Figure 1b shows the blackening of the photographic paper strip after the exposure to the conventional device and Figure 1c shows the related effective intensity at the curved surface according to the blackening (the amount of blackening). The transferred intensity to the cornea at the vertex corresponds to the intended treatment intensity of 3 mW/cm². This value drops rapidly when measuring away from that point. The intensity varies by a factor of 2 over the entire irradiated area. The intensity only 2 mm from the vertex drops already to 2/3 of the intended intensity namely to 2 mW/cm².

Figure 2 b shows the blackening of the photographic paper after exposure to the KERALUX device. There is a homogeneous blackening and a homogeneous intensity transfer to the corneal surface across the entire surface (Figure 2 c).

If parallel light rays strike a curved target such as the cornea, the intensity at the surface depends on the angle under which the rays strike that surface. In case of the cornea this is shown in Figure 6. The highest (intended) intensity of 3 mW/cm² is I0, which is present at the top (vertex) of the cornea where the light rays strike the cornea at a right angle. The intensity I at a certain distance away from the vertex where the light rays strike the corneal surface under an angle α the intensity I yields I = I0.sin(α).

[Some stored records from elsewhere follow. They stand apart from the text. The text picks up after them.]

$ cat src/rtl/rv32_pkg.sv
// Shared RV32I encoding constants and the request record handed from the
// encoder to the field packer.
package rv32_pkg;

    // Format codes, identical to the immediate extender's immsrc encoding.
    localparam logic [2:0] FMT_I = 3'b000;
    localparam logic [2:0] FMT_S = 3'b001;
    localparam logic [2:0] FMT_B = 3'b010;
    localparam logic [2:0] FMT_J = 3'b011;
    localparam logic [2:0] FMT_U = 3'b100;
    localparam logic [2:0] FMT_R = 3'b101;

    localparam logic [6:0] OPC_LUI    = 7'b0110111;
    localparam logic [6:0] OPC_AUIPC  = 7'b0010111;
    localparam logic [6:0] OPC_JAL    = 7'b1101111;
    localparam logic [6:0] OPC_JALR   = 7'b1100111;
    localparam logic [6:0] OPC_BRANCH = 7'b1100011;
    localparam logic [6:0] OPC_LOAD   = 7'b0000011;
    localparam logic [6:0] OPC_STORE  = 7'b0100011;
    localparam logic [6:0] OPC_OP_IMM = 7'b0010011;
    localparam logic [6:0] OPC_OP     = 7'b0110011;

    localparam logic [31:0] NOP_INSTR = 32'h0000_0013;

    typedef struct packed {
        logic [2:0]  fmt;
        logic [6:0]  opcode;
        logic [4:0]  rd;
        logic [4:0]  rs1;
        logic [4:0]  rs2;
        logic [2:0]  funct3;
        logic [6:0]  funct7;
        logic [31:0] imm;
    } enc_req_t;

    // True when v is representable as a signed value of the given bit width.
    function automatic logic fits_signed(input logic [31:0] v, input int unsigned bits);
        logic [31:0] hi;
        hi = $unsigned($signed(v) >>> (bits - 1));
        return (hi == 32'h0) || (hi == 32'hFFFF_FFFF);
    endfunction

endpackage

The result is a very inhomogeneous effective intensity at the corneal surface (Figure 1 c). In the case of Keralux, the calculation shows a very homogeneous effective intensity distribution over the entire curved surface (Figure 2 c), because the multiple diffuse reflections at the inner wall of the irradiation channel along the irradiation path result in a homogeneous irradiation because the light rays strike the corneal surface at every point across the irradiated area from virtually all directions.

Already the relatively homogeneously curved target resulted in an extremely inhomogeneous intensity distribution across the entire irradiated area. Since a cornea suffering from keratoconus is steeper and more irregular the deviation from a good intensity profile at the corneal surface should be much more pronounced in the treatment of keratoconic eyes. This is in particular the case for very steep corneas which is in agreement with the clinical findings.3-5 The steeper the cornea the worse the energy transfer (effective intensity) and the higher the failure rate of the treatment under the conventional technology. Further sources of errors which probably affects the effectivity of the treatment under a free irradiation path with parallel light rays may be eye and head movements and the variation of the distance between the light source and the corneal surface during the treatment.

Since the new technology avoids all these sources of error one may expect better results

with less treatment failures by the new technology. Further studies on a larger number of cases over a longer period of time are required to answer that question.

In addition to possible medical advantages the new technology can also improve patient management of an ophthlamic practice since it allows the treatment of both eyes of a patient (Figure 4) as well as the treatment of multiple patients (Figure 5) at the same time.